### Work to complete
Repeat the lines of the data exactly, from the first one through the one that contains "localparam logic [2:0] ST_SEND_RESULT".
.....
$ cat src/rtl/mm_pkg.sv
// Shared definitions for the UART matrix-multiply session controller:
// major state codes, grid geometry, result width and internal FSM encodings.
package mm_pkg;

  localparam logic [2:0] ST_IDLE             = 3'b000;
  localparam logic [2:0] ST_RECEIVE_SIZE     = 3'b001;
  localparam logic [2:0] ST_RECEIVE_MATRIX_A = 3'b010;
  localparam logic [2:0] ST_RECEIVE_MATRIX_B = 3'b011;
  localparam logic [2:0] ST_COMPUTE          = 3'b100;
  localparam logic [2:0] ST_SEND_RESULT      = 3'b101;

  localparam logic [7:0] SYNC_BYTE_DEFAULT = 8'hA5;
  localparam int         MAX_N_DEFAULT     = 3;
  localparam int         GRID_STRIDE       = 3;
  localparam int         RESULT_W          = 144;

  typedef enum logic [2:0] {
    C_IDLE, C_SIZE, C_RECV_A, C_RECV_B, C_START, C_WAIT, C_SEND
  } ctrl_state_e;

  typedef enum logic [1:0] {
    T_IDLE, T_READY, T_GUARD, T_DRAIN
  } tx_state_e;

  function automatic logic [3:0] grid_idx(input logic [1:0] row, input logic [1:0] col);
    return 4'(row) * 4'(GRID_STRIDE) + 4'(col);
  endfunction

endpackage

$ cat src/rtl/mm_session_ctrl_if.sv
// Host-side bundle of the session controller: uart rx/tx, memory write port
// and Calculator handshake. master = the controller, slave = its surroundings.
interface mm_session_ctrl_if;
  logic [7:0]                  rx_data;
  logic                        rx_valid;
  logic                        tx_busy;
  logic                        mult_done;
  logic [mm_pkg::RESULT_W-1:0] mult_result;
  logic                        a_we;
  logic                        b_we;
  logic [3:0]                  wr_addr;
  logic [7:0]                  wr_data;
  logic                        mult_start;
  logic                        tx_start;
  logic [7:0]                  tx_data;
  logic [2:0]                  state;
  logic [1:0]                  matrix_size;
  logic                        err;

  modport master (
    input  rx_data, rx_valid, tx_busy, mult_done, mult_result,
    output a_we, b_we, wr_addr, wr_data, mult_start, tx_start, tx_data,
           state, matrix_size, err
  );

  modport slave (
    output rx_data, rx_valid, tx_busy, mult_done, mult_result,
    input  a_we, b_we, wr_addr, wr_data, mult_start, tx_start, tx_data,
           state, matrix_size, err
  );
endinterface

$ cat src/rtl/mm_tx_sequencer.sv
// Streams the latched 3x3 result grid to uart_tx, low byte first, row-major over N x N.
// MM_CHECKSUM_EN appends a modulo-256 sum of all result bytes as a trailer.
module mm_tx_sequencer
  import mm_pkg::*;
(
  input  logic                bclk,
  input  logic                rst,
  input  logic                go,
  input  logic [1:0]          size,
  input  logic [RESULT_W-1:0] result,
  input  logic                tx_busy,
  output logic                tx_start,
  output logic [7:0]          tx_data,
  output logic                done
);

  tx_state_e  cur, nxt;
  logic [1:0] row, col;
  logic       hi;
  logic       guard_cnt;
  logic       last_elem, final_byte, advance, step;
  logic [7:0] byte_sel;

  assign last_elem = (row == size - 2'd1) && (col == size - 2'd1) && hi;
  assign byte_sel  = result[{grid_idx(row, col), hi, 3'b000} +: 8];
  assign advance   = ((cur == T_GUARD) && !tx_busy && guard_cnt) ||
                     ((cur == T_DRAIN) && !tx_busy);

`ifdef MM_CHECKSUM_EN
  logic [7:0] sum;
  logic       trailer;
  assign final_byte = trailer;
  assign tx_data    = trailer ? sum : byte_sel;
  assign step       = advance && !last_elem;
`else
  assign final_byte = last_elem;
  assign tx_data    = byte_sel;
  assign step       = advance;
`endif

  // NOTE: sequential state uses non-blocking assignments; reset is synchronous.
  always_ff @(posedge bclk) begin
    if (rst) cur <= T_IDLE;
    else     cur <= nxt;
  end

  // NOTE: nxt gets a default first so no latch is inferred.
  always_comb begin
    nxt = cur;
    case (cur)
      T_IDLE:  if (go) nxt = T_READY;
      T_READY: if (!tx_busy) nxt = T_GUARD;
      // Busy seen -> wait for it to drop; two quiet cycles -> byte counts as sent.
      T_GUARD: if (tx_busy) nxt = T_DRAIN;
               else if (guard_cnt) nxt = final_byte ? T_IDLE : T_READY;
      T_DRAIN: if (!tx_busy) nxt = final_byte ? T_IDLE : T_READY;
      default: nxt = T_IDLE;
    endcase
  end

  always_comb begin
    tx_start = (cur == T_READY) && !tx_busy && !rst;
    done     = advance && final_byte;
  end

  always_ff @(posedge bclk) begin
    if (rst) begin
      row       <= '0;
      col       <= '0;
      hi        <= 1'b0;
      guard_cnt <= 1'b0;
`ifdef MM_CHECKSUM_EN
      sum       <= '0;
      trailer   <= 1'b0;
`endif
    end else begin
      if (go) begin
        row <= '0;
        col <= '0;
        hi  <= 1'b0;
`ifdef MM_CHECKSUM_EN
        sum     <= '0;
        trailer <= 1'b0;
`endif
      end
      if (tx_start) begin
        guard_cnt <= 1'b0;
`ifdef MM_CHECKSUM_EN
        if (!trailer) sum <= sum + byte_sel;
`endif
      end else if (cur == T_GUARD) begin
        guard_cnt <= 1'b1;
      end
`ifdef MM_CHECKSUM_EN
      if (advance && last_elem) trailer <= 1'b1;
`endif
      if (step) begin
        if (!hi) begin
          hi <= 1'b1;
        end else begin
          hi <= 1'b0;
          if (col == size - 2'd1) begin
            col <= '0;
            row <= row + 2'd1;
          end else begin
            col <= col + 2'd1;
          end
        end
      end
    end
  end

endmodule

$ cat src/rtl/mm_session_ctrl.sv
// Session sequencer for the UART matrix multiplier: sync byte, size, A, B,
// multiply, result stream. Optional result checksum trailer: MM_CHECKSUM_EN.
module mm_session_ctrl
  import mm_pkg::*;
#(
  parameter logic [7:0] SYNC_BYTE = SYNC_BYTE_DEFAULT,
  parameter int         MAX_N     = MAX_N_DEFAULT
) (
  input  logic              bclk,
  input  logic              rst,
  mm_session_ctrl_if.master bus
);

  ctrl_state_e         cur, nxt;
  logic [1:0]          n_q, row, col;
  logic                err_q;
  logic [RESULT_W-1:0] result_q;
  logic                size_ok, wr_fire, last_cell, go, seq_done;
  logic                seq_tx_start;
  logic [7:0]          seq_tx_data;

  assign size_ok   = (bus.rx_data != 8'd0) && (bus.rx_data <= 8'(MAX_N));
  // An rx byte in flight during rst is dropped, not written.
  assign wr_fire   = bus.rx_valid && !rst && ((cur == C_RECV_A) || (cur == C_RECV_B));
  assign last_cell = (row == n_q - 2'd1) && (col == n_q - 2'd1);
  assign go        = (cur == C_WAIT) && bus.mult_done;

  always_ff @(posedge bclk) begin
    if (rst) cur <= C_IDLE;
    else     cur <= nxt;
  end

  always_comb begin
    nxt = cur;
    case (cur)
      C_IDLE:   if (bus.rx_valid && bus.rx_data == SYNC_BYTE) nxt = C_SIZE;
      C_SIZE:   if (bus.rx_valid) nxt = size_ok ? C_RECV_A : C_IDLE;
      C_RECV_A: if (bus.rx_valid && last_cell) nxt = C_RECV_B;
      C_RECV_B: if (bus.rx_valid && last_cell) nxt = C_START;
      C_START:  nxt = C_WAIT;
      C_WAIT:   if (bus.mult_done) nxt = C_SEND;
      C_SEND:   if (seq_done) nxt = C_IDLE;
      default:  nxt = C_IDLE;
    endcase
  end

  always_comb begin
    bus.a_we        = wr_fire && (cur == C_RECV_A);
    bus.b_we        = wr_fire && (cur == C_RECV_B);
    bus.wr_addr     = wr_fire ? grid_idx(row, col) : 4'd0;
    bus.wr_data     = wr_fire ? bus.rx_data : 8'd0;
    bus.mult_start  = (cur == C_START) && !rst;
    bus.tx_start    = seq_tx_start;
    bus.tx_data     = seq_tx_data;
    bus.matrix_size = n_q;
    bus.err         = err_q;
    case (cur)
      C_SIZE:          bus.state = ST_RECEIVE_SIZE;
      C_RECV_A:        bus.state = ST_RECEIVE_MATRIX_A;
      C_RECV_B:        bus.state = ST_RECEIVE_MATRIX_B;
      C_START, C_WAIT: bus.state = ST_COMPUTE;
      C_SEND:          bus.state = ST_SEND_RESULT;
      default:         bus.state = ST_IDLE;
    endcase
  end

  // NOTE: the result register is reset too, so tx_data reads 0 after rst.
  always_ff @(posedge bclk) begin
    if (rst) begin
      n_q      <= '0;
      row      <= '0;
      col      <= '0;
      err_q    <= 1'b0;
      result_q <= '0;
    end else begin
      if (cur == C_SIZE && bus.rx_valid) begin
        if (size_ok) begin
          n_q <= bus.rx_data[1:0];
          row <= '0;
          col <= '0;
        end else begin
          err_q <= 1'b1;
        end
      end
      if (wr_fire) begin
        if (col == n_q - 2'd1) begin
          col <= '0;
          row <= last_cell ? 2'd0 : row + 2'd1;
        end else begin
          col <= col + 2'd1;
        end
      end
      if (go) result_q <= bus.mult_result;
    end
  end

  mm_tx_sequencer u_tx_seq (
    .bclk     (bclk),
    .rst      (rst),
    .go       (go),
    .size     (n_q),
    .result   (result_q),
    .tx_busy  (bus.tx_busy),
    .tx_start (seq_tx_start),
    .tx_data  (seq_tx_data),
    .done     (seq_done)
  );

endmodule
$ cat src/flat_wrapper.sv
// flat-port wrapper written by rule: the top's interface ports become plain ports
module mm_session_ctrl_flat import mm_pkg::*;
#(
  parameter logic [7:0] SYNC_BYTE = SYNC_BYTE_DEFAULT,
  parameter int         MAX_N     = MAX_N_DEFAULT
)
  (bclk, rst, bus_rx_data, bus_rx_valid, bus_tx_busy, bus_mult_done, bus_mult_result, bus_a_we, bus_b_we, bus_wr_addr, bus_wr_data, bus_mult_start, bus_tx_start, bus_tx_data, bus_state, bus_matrix_size, bus_err);
  mm_session_ctrl_if bus_i ();
  input  logic bclk;
  input  logic rst;
  input wire logic [$bits(bus_i.rx_data)-1:0] bus_rx_data;
  input wire logic [$bits(bus_i.rx_valid)-1:0] bus_rx_valid;
  input wire logic [$bits(bus_i.tx_busy)-1:0] bus_tx_busy;
  input wire logic [$bits(bus_i.mult_done)-1:0] bus_mult_done;
  input wire logic [$bits(bus_i.mult_result)-1:0] bus_mult_result;
  output wire logic [$bits(bus_i.a_we)-1:0] bus_a_we;
  output wire logic [$bits(bus_i.b_we)-1:0] bus_b_we;
  output wire logic [$bits(bus_i.wr_addr)-1:0] bus_wr_addr;
  output wire logic [$bits(bus_i.wr_data)-1:0] bus_wr_data;
  output wire logic [$bits(bus_i.mult_start)-1:0] bus_mult_start;
  output wire logic [$bits(bus_i.tx_start)-1:0] bus_tx_start;
  output wire logic [$bits(bus_i.tx_data)-1:0] bus_tx_data;
  output wire logic [$bits(bus_i.state)-1:0] bus_state;
  output wire logic [$bits(bus_i.matrix_size)-1:0] bus_matrix_size;
  output wire logic [$bits(bus_i.err)-1:0] bus_err;
  assign bus_i.rx_data = bus_rx_data;
  assign bus_i.rx_valid = bus_rx_valid;
  assign bus_i.tx_busy = bus_tx_busy;
  assign bus_i.mult_done = bus_mult_done;
  assign bus_i.mult_result = bus_mult_result;
  assign bus_a_we = bus_i.a_we;
  assign bus_b_we = bus_i.b_we;
  assign bus_wr_addr = bus_i.wr_addr;
  assign bus_wr_data = bus_i.wr_data;
  assign bus_mult_start = bus_i.mult_start;
  assign bus_tx_start = bus_i.tx_start;
  assign bus_tx_data = bus_i.tx_data;
  assign bus_state = bus_i.state;
  assign bus_matrix_size = bus_i.matrix_size;
  assign bus_err = bus_i.err;
  mm_session_ctrl #(.SYNC_BYTE(SYNC_BYTE), .MAX_N(MAX_N)) u_core (.bclk(bclk), .rst(rst), .bus(bus_i));
endmodule
$ cat config.mk
export PLATFORM = sky130hd
export DESIGN_NAME = mm_session_ctrl_flat
export DESIGN_NICKNAME = d
export VERILOG_FILES = /design/src/rtl/mm_pkg.sv /design/src/rtl/mm_session_ctrl_if.sv /design/src/rtl/mm_tx_sequencer.sv /design/src/rtl/mm_session_ctrl.sv /design/src/flat_wrapper.sv
export SDC_FILE = /design/constraint.sdc
export NUM_CORES = 1
export LEC_CHECK = 0
export BUFFER_PORTS_ARGS = -buffer_cell sky130_fd_sc_hd__buf_4
export CAP_MARGIN = 30
export CORE_ASPECT_RATIO = 0.6
export CORE_MARGIN = 4
export CORE_UTILIZATION = 58
export CTS_CLUSTER_DIAMETER = 80
export DETAILED_ROUTE_END_ITERATION = 12
export PLACE_DENSITY = 0.82
export SYNTH_ARGS = -nofsm -noshare
export SYNTH_HDL_FRONTEND = slang
export SYNTH_SLANG_ARGS = --single-unit
$ cat constraint.sdc
create_clock -name bclk -period 4.7 [get_ports bclk]
set_input_delay 0.47 -clock bclk [delete_from_list [all_inputs] [get_ports bclk]]
set_output_delay 0.47 -clock bclk [all_outputs]
set_load 0.005 [all_outputs]
# Word level (Yosys, flattened, before mapping)
# Cells that the tools add are included.
# W data, S select, Z words.
# word_totals
wordCells	121
ff_bits	162
# classes
n_mul	2
magnitude_cmp	1
shifts	1
mux	38
n_reduce_logical	36
n_addsub	7
bitwise	1
eq_ne	24
# op_table
operator	count
$shiftx A144 B9 Y8	1
$mux W2	23
$pmux W3 S7	1
$logic_and A1 B1 Y1	19
$mux W3	6
$pmux W3 S5	1
$ne A2 B1 Y1 const B	5
$eq A3 B3 Y1 const B	3
$add A2 B1 Y2 const B	4
$add A4 B2 Y4	2
$eq A2 B2 Y1	4
$eq A8 B8 Y1 const B	1
$le A8 B2 Y1 const B	1
$mul A2 B2 Y4 const B	2
$mux W8	1
$ne A2 B2 Y1 const B	4
$pmux W2 S4	1
$reduce_bool A8 Y1	1
$eq A3 B2 Y1 const B	2
$reduce_and A2 Y1	3
$reduce_and A6 Y1	1
$reduce_bool A2 Y1	3
$eq A2 B2 Y1 const B	2
$mux W1	4
other kinds (12)	15

# Logic depth before layout (Yosys ltp)
# Gate-level depths: netlist of run 1.
# depth
depth_word	8
depth_mapped	8
ltp_nobuf	6

# Modules after synthesis
# From an unflattened synthesis of run 1, not the netlist that was laid out.
# unflattened
hier_cells	884
area_unflattened_um2	7497.2
# modules_own_cells
module	n_inst	seq_area_each_um2	area_each_um2	cells_each
mm_session_ctrl	1	3083.0	5730.5	729
mm_tx_sequencer	1	160.2	1766.7	155

# Least setup slack after synthesis of run 1
# No wires, ideal clock.
# synth_path
path_type	register to output
start	register u_core.u_tx_seq.row[1]
end	output port bus_tx_data[0]
arrival_time_ps	2489
stages_incl_launch_ff	7
path_slack_ps	1741
t_required_ps	4230
path_cell_list	dfxtp_1 -> fa_1 -> ha_1 -> fa_1 -> or4b_2 -> clkbuf_1 -> o21ai_0
# synth_between
elab_chain_len	3
# synth_rtl
item	line	text
start: declaration	mm_tx_sequencer.sv:18	logic [1:0] row, col;
start signal: assignment	mm_tx_sequencer.sv:104	row <= row + 2'd1;
$mul A2 B2 Y4	mm_pkg.sv:26	return 4'(row) * 4'(GRID_STRIDE) + 4'(col);
$add A4 B2 Y4	mm_pkg.sv:26	
$shiftx A144 B9 Y8	mm_tx_sequencer.sv:25	assign byte_sel = result[{grid_idx(row, col), hi, 3'b000} +: 8];
end: declaration	flat_wrapper.sv:22	output wire logic [$bits(bus_i.tx_data)-1:0] bus_tx_data;
# Every way passes these cells.

# Worst setup path after layout of run 1
# layout_path
start	register u_core.u_tx_seq.row[1]
end	output port bus_tx_data[7]
# The elaborated chain is that of the path after synthesis.

==> reports/qor.yml, run 1 <==
floorplan:
  io_pins: 187
  die-area_um2: 14800
  initial_core_util_pct: 60.5
  num_rows: 31
  die_w_um: 154
  die_height_um: 95.9
  coreArea_um2: 12300
logic_synthesis:
  synth-edff-count: 0
  synthFlopType: "dfxtp_1"
  async_flop_share_pct: 0
  synth_area_per_cell_um2: 8.35
  ys_seq_area_share_pct: 43.4
  synth_cell_type_count: 52
  syn_area_um2: 7470
  yosys_warnings: 0
  synth.net_count: 1061
  synthCells: 894
  ys_ff_latch: 162
pwr:
  powerDensity_nw_per_um2: 302
  power_leakage_uw: 0.00344
  vdd_ir_drop_max_mv: 0.255
placed_design:
  dp_hpwl_um: 15100
  dpl-instance-area_um2: 8860
  routabilityCongestion: 0.872
  io_buffers: 186
timing:
  skew_ns: 0.00727
  fmax_ghz: 0.258
  timing.final.crit_share_pct: 82.5
  rsz0062_at_grt: "no"
  fin_crit_ns: 3.88
  slew_headroom_pct: 46.2
  drv_slew: 0
  max_slew.worst_pin.slew_ns: 0.808
  setup_tns_ns: 0
  setup_violations: 0
  finalHoldViolations: 0
cts:
  cts_tree: "yes"
  cts_resized: 0
  root_buffer: "clkbuf_16"
  cts_sinks: 162
  path_clk_slew_ns: 0.07
  cts_made_buffers: 17
  clock_path_buffers: 2
  htree_levels: 4
  worstSkewPairLatency_ns: 0.42
  cts_hold_buffers: 0
  postCtsSetupRepairBufs: 0
layout:
  antenna_cells: 0
  mostFrequentLayoutCells: "nand2_1 (298), buf_4 (194), dfxtp_1 (161)"
  final_common_cell: "nand2_1"
  drive_gt1_share_pct: 26.0
  nets: 1204
  area_growth_syn_to_layout_pct: 27.2
  postLayoutCellArea_um2: 9500
  postLayoutCoreUtil_pct: 77.0
status:
  status: "complete, no violations"
critical_path:
  cpMostUsedCell: "buf_4"
  critical-path-slowest-cell: "or4b_2"
  critical_path_required_ns: 4.23
  worstSetupStartpointType: "register"
  worstSetupEndpointType: "primary output"
  reg2reg_depth: 7
  cp_max_fo: 18
  worstPathArrival_ns: 3.41
  cp_cell_sequence: "fa_1, ha_1, buf_4, or4b_2, o21ai_0, buf_4"
  slowest_delay_ns: 0.77
  criticalPathCategory: "register to primary output"
routing:
  drt_iter0_drc: 519
  viasPerCell: 5.73
  drt_wl_total_um: 21100
  ant_nets: 0
  drc: 0
  wl_per_cell_um: 17.3
  routed-via-count: 6965
  drtPass1Iterations: 5
grt:
  grt_pass1_wl_um: 32900
  grt_remaining_overflow: 0
  antenna_found_initial: 0
  grt_max_degree: 104
  track_usage_pct: 28.4
  first_global_vias: 6534
run:
  maxCapViolCount: 0
worst_hold_path:
  holdCritPathClass: "input port to register"
  whs_path_depth: 3
==> metrics by stage <==
step / hold WS [ns] / setup slack [ns] / cells / total power, µW
6_report: 0.289 / 0.825 / 1215 / 2860
5_1_grt: 0.289 / 0.707 / 1215 / 2940
4_1_cts: 0.280 / 0.817 / 1213 / 2870
3_5_place_dp: 0.444 / 1.28 / 1181 / 1530
3_3_place_gp: 0.439 / 1.35 / 1180 / 1530
2_1_floorplan: 0.433 / 1.74 / 894 / 1430
==> critical path: cells and delay by family (launching register included) <==
kind            cells  cell delay, ns
buf+inv             2            0.47
compound gates      1            0.30
fa+ha+maj           2            0.95
flops               1            0.49
simple gates        1            0.77
==> Yosys cell counts (8+ instances only) <==
library cell / instances / area [µm²]
nand2_1: 298 / 1120
nand3_1: 9 / 45.0
o21ai_0: 16 / 80.1
nand2b_1: 8 / 50.1
mux4_2: 32 / 721
buf_2: 26 / 130
a21oi_1: 154 / 771
and2_1: 14 / 87.6
mux2i_1: 28 / 280
dfxtp_1: 162 / 3240
nor2_1: 17 / 63.8
o22a_1: 8 / 70.1
clkbuf_1: 43 / 161
==> power breakdown <==
group / switching (µW) / total [µW] / internal [µW]
clock network: 596 / 1360 / 762
logic: 46.3 / 134 / 87.3
registers: 0.188 / 1370 / 1370
==> routing by layer <==
layer  vias to the layer above  wire length, µm  GRT usage [%]
met2                       297             9420           43.6
met3                        35             1870           6.38
li1                       3344                -              -
met4                         0              408           8.74
met5                         -                0              0
met1                      3289             9380           40.4
==> state kept, by name, summed over array words and instances (netlist names), 2 cells and up <==
name,cells
u_core.cur,3
u_core.row,2
u_core.u_tx_seq.col,2
u_core.u_tx_seq.row,2
u_core.col,2
u_core.u_tx_seq.cur,2
u_core.result_q,144
u_core.bus.matrix_size,2
==> area by class of cell <==
cell class / instances / area, µm²
clock buffers: 18 / 439
clock inverters: 14 / 144
fillers: 911 / 2840
inverters: 7 / 26.3
multi-input cells: 652 / 3900
flip-flops and latches: 162 / 3240
well taps: 165 / 206
repair buffers: 197 / 1540
==> path summary, 6_finish.rpt <==
check | start | endpoint | slack (ns)
worst max-delay path | u_core.u_tx_seq.row[1] | bus_tx_data[7] | 0.82
worst min register to register | u_core.result_q[19] | u_core.result_q[19] | 0.45
worst min-delay path | bus_mult_result[63] | u_core.result_q[63] | 0.29
worst max register to register | u_core.cur[1] | u_core.u_tx_seq.row[0] | 1.99
==> kinds of logic after synthesis <==
kind of cell	after synthesis	share of synthesized area [%]
AND/OR/NAND/NOR	377	21.2
flip-flops	162	43.4
buffers and inverters	80	4.61
adder cells (fa/ha/maj)	10	2.08
XOR/XNOR	2	0.235
AO/OA/AOI/OAI	201	14.8
multiplexers	62	13.7
No activity file was read; power rests on OpenSTA's default activity.
==> run 2, diff against run 1 <==
--- a/config.mk
+++ b/config.mk
@@ -5,14 +5,15 @@
 export SDC_FILE = /design/constraint.sdc
 export NUM_CORES = 1
 export LEC_CHECK = 0
+export ABC_AREA = 1
 export BUFFER_PORTS_ARGS = -buffer_cell sky130_fd_sc_hd__buf_4
 export CAP_MARGIN = 30
 export CORE_ASPECT_RATIO = 0.6
 export CORE_MARGIN = 4
-export CORE_UTILIZATION = 58
+export CORE_UTILIZATION = 48
 export CTS_CLUSTER_DIAMETER = 80
 export DETAILED_ROUTE_END_ITERATION = 12
-export PLACE_DENSITY = 0.82
+export PLACE_DENSITY = 0.72
 export SYNTH_ARGS = -nofsm -noshare
 export SYNTH_HDL_FRONTEND = slang
 export SYNTH_SLANG_ARGS = --single-unit
==> constraint.sdc (replaced) <==
create_clock -name bclk -period 3.3 [get_ports bclk]
set_input_delay 0.33 -clock bclk [delete_from_list [all_inputs] [get_ports bclk]]
set_output_delay 0.33 -clock bclk [all_outputs]
set_load 0.005 [all_outputs]
==> run 2 against run 1 <==
Utilization down 14 points. Sequential power up 53%. Hold slack worse by 0.13 ns. First-iteration DRC count up 88%. Worst setup slack worse by 0.78 ns. Clock power up 49%. Clock skew up 0.0042 ns. Wire length up 6.7%. Cell area up 1.3%. Combinational power rose to 4.1 times the previous value. Sequential share of layout area down 0.36 points. Largest power group unchanged.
.....
### Reply to the task
$ cat src/rtl/mm_pkg.sv
// Shared definitions for the UART matrix-multiply session controller:
// major state codes, grid geometry, result width and internal FSM encodings.
package mm_pkg;

  localparam logic [2:0] ST_IDLE             = 3'b000;
  localparam logic [2:0] ST_RECEIVE_SIZE     = 3'b001;
  localparam logic [2:0] ST_RECEIVE_MATRIX_A = 3'b010;
  localparam logic [2:0] ST_RECEIVE_MATRIX_B = 3'b011;
  localparam logic [2:0] ST_COMPUTE          = 3'b100;
  localparam logic [2:0] ST_SEND_RESULT      = 3'b101;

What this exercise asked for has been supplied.